Goal of the exercise:
Find every line containing "tree" in the records below and report the tally as a bare number.

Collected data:
----

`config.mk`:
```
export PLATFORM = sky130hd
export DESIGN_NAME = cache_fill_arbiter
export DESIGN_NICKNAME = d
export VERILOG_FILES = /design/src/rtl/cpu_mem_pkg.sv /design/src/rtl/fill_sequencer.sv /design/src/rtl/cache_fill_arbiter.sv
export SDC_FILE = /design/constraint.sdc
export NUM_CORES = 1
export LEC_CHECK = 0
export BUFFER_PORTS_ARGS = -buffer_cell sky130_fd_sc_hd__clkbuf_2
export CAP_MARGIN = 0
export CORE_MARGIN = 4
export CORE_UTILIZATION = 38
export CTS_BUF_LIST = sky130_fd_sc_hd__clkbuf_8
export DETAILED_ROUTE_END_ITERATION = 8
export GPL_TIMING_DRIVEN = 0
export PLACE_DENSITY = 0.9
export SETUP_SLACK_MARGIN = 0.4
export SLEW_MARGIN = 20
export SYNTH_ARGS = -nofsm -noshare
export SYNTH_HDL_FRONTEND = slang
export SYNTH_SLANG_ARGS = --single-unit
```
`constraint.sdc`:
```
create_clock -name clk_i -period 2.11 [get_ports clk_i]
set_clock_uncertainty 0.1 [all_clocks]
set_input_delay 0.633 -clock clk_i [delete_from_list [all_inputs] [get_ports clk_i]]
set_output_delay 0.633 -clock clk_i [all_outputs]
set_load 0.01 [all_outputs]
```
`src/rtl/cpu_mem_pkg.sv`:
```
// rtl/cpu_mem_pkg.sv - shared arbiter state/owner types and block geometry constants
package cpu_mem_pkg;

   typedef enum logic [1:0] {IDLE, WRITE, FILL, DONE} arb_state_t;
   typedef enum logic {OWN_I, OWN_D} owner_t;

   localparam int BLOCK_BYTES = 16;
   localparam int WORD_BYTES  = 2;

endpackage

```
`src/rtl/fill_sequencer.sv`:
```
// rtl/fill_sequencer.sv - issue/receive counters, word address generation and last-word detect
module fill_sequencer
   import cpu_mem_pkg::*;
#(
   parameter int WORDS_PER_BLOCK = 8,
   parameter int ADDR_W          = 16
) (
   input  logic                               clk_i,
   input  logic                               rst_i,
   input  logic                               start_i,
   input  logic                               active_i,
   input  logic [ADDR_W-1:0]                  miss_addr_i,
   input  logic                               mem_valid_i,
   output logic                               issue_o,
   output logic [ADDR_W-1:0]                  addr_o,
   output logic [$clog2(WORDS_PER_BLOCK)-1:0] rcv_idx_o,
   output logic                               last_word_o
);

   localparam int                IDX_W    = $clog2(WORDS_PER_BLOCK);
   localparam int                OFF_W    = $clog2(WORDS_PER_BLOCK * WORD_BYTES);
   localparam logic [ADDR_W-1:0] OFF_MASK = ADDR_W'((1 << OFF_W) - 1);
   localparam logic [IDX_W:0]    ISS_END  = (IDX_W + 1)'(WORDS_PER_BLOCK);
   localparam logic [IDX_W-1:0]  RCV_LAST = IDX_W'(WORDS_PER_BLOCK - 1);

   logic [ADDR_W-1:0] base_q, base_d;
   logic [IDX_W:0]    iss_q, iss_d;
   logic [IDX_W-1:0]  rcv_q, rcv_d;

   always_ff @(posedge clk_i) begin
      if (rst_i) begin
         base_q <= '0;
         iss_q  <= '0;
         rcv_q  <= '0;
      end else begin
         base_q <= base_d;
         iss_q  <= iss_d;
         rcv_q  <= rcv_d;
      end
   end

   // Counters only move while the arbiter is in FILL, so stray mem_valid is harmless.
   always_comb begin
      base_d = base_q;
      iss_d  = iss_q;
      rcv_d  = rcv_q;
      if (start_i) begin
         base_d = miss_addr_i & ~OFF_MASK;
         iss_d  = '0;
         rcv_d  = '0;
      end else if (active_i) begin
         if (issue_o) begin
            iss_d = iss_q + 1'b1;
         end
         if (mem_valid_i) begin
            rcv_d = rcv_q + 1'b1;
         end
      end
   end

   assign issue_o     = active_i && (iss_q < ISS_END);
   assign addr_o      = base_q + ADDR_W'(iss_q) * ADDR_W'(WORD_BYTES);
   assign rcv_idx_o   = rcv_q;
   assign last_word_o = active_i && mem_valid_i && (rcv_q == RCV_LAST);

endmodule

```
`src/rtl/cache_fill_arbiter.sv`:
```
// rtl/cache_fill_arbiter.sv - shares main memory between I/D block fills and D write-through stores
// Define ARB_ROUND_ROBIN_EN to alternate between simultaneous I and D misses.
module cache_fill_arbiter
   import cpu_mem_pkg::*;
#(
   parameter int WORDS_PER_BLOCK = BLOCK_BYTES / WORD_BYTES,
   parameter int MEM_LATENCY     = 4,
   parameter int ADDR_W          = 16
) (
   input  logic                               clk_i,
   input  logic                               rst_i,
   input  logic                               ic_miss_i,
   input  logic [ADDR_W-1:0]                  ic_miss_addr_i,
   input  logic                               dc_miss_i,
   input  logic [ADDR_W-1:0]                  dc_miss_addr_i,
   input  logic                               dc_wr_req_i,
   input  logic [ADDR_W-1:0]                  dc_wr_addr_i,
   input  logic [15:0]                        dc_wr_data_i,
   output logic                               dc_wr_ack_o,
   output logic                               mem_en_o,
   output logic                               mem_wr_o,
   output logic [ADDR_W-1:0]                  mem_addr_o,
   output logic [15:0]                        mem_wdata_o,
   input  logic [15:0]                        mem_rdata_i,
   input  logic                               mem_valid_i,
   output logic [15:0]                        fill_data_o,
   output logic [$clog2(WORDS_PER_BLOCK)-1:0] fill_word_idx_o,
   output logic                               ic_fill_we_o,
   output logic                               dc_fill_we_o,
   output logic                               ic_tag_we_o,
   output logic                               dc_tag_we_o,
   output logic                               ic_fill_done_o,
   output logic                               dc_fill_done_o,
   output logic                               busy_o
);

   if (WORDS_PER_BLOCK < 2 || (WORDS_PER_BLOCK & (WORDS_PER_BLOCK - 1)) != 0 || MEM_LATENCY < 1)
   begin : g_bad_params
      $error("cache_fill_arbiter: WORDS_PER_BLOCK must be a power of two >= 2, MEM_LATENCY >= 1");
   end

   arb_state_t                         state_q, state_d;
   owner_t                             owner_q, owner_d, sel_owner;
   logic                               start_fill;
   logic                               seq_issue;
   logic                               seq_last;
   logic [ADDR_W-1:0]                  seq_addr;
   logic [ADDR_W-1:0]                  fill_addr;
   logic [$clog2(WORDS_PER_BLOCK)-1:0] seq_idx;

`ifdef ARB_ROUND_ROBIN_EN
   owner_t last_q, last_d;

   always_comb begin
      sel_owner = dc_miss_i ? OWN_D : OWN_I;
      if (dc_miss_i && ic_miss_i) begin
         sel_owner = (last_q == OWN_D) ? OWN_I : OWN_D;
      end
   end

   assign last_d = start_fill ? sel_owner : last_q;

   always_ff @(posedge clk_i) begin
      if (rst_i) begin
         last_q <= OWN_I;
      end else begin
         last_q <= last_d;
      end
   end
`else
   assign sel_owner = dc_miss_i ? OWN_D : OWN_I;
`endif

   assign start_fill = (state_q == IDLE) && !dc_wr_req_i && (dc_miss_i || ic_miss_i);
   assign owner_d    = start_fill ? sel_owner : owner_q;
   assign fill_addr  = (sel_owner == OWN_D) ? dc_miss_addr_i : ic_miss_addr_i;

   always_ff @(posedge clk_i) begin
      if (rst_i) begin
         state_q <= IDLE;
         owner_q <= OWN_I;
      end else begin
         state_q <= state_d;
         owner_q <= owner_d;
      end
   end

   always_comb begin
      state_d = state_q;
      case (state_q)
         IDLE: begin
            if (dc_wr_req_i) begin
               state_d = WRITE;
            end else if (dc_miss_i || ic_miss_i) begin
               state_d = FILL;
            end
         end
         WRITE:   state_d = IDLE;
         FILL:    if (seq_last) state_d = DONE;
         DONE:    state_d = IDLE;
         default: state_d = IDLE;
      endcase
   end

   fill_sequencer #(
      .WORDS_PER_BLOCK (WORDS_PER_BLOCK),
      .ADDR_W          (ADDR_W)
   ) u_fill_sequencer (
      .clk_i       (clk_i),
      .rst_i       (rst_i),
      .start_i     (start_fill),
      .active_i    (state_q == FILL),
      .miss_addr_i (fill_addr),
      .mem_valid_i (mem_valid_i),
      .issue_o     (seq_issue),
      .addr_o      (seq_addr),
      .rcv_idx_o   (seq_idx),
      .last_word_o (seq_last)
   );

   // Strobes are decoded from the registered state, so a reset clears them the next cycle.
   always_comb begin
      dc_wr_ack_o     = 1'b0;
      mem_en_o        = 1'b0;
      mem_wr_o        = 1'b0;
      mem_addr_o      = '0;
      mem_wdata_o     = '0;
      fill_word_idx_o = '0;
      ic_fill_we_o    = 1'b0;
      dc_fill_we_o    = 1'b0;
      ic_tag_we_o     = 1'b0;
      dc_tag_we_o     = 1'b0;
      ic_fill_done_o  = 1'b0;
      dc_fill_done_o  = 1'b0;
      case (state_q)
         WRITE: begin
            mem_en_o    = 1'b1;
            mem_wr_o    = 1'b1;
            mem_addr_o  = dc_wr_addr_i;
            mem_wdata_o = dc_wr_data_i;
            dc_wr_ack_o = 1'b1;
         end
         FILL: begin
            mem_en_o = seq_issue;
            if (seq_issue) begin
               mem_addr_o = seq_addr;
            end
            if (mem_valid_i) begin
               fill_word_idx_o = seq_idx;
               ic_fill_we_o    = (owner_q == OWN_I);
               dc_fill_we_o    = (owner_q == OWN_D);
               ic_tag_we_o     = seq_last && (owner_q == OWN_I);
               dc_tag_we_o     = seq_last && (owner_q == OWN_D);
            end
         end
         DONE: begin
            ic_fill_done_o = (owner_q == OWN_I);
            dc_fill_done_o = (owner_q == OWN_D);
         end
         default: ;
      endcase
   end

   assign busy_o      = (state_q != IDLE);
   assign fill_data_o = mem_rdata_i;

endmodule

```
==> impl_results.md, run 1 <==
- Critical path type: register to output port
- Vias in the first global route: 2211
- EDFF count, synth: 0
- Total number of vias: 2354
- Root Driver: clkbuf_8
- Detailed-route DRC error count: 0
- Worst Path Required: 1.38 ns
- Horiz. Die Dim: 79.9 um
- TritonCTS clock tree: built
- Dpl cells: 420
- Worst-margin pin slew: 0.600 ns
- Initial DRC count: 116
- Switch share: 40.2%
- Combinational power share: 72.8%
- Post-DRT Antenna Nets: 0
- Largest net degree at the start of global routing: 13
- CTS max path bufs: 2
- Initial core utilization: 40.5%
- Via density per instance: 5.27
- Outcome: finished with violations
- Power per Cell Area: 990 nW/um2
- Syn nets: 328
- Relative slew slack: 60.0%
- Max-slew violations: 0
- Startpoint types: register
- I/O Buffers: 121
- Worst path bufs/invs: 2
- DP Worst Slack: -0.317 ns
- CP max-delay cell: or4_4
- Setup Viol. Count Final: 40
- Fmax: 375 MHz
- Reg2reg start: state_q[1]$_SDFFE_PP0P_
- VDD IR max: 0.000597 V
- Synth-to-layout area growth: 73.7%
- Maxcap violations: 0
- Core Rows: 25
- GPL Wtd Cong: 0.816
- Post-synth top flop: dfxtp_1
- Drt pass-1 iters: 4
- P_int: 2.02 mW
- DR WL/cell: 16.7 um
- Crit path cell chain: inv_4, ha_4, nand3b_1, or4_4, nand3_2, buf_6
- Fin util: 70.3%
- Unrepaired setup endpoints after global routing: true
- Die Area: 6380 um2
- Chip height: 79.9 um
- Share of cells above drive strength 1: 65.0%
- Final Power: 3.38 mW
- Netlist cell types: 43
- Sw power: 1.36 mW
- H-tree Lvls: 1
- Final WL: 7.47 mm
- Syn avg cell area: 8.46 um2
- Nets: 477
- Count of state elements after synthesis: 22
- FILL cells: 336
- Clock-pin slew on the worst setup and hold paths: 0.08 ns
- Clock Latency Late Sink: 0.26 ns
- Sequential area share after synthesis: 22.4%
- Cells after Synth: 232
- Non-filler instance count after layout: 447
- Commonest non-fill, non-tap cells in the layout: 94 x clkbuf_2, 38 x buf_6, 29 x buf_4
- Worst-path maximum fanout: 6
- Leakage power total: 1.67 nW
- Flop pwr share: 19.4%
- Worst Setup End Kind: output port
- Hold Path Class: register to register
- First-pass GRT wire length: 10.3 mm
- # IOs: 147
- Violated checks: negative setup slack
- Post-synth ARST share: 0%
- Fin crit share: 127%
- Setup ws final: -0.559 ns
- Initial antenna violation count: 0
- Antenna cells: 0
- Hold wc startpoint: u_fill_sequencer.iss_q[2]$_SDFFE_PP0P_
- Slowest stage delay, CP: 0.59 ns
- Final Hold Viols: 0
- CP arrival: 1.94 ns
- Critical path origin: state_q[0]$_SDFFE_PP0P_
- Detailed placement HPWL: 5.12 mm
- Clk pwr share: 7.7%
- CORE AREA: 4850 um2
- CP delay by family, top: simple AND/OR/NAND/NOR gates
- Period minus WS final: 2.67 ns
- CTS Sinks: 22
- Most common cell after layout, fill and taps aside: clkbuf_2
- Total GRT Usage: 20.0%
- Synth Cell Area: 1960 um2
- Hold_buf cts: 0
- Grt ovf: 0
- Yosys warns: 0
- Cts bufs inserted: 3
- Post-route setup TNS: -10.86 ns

----

Expected output:
2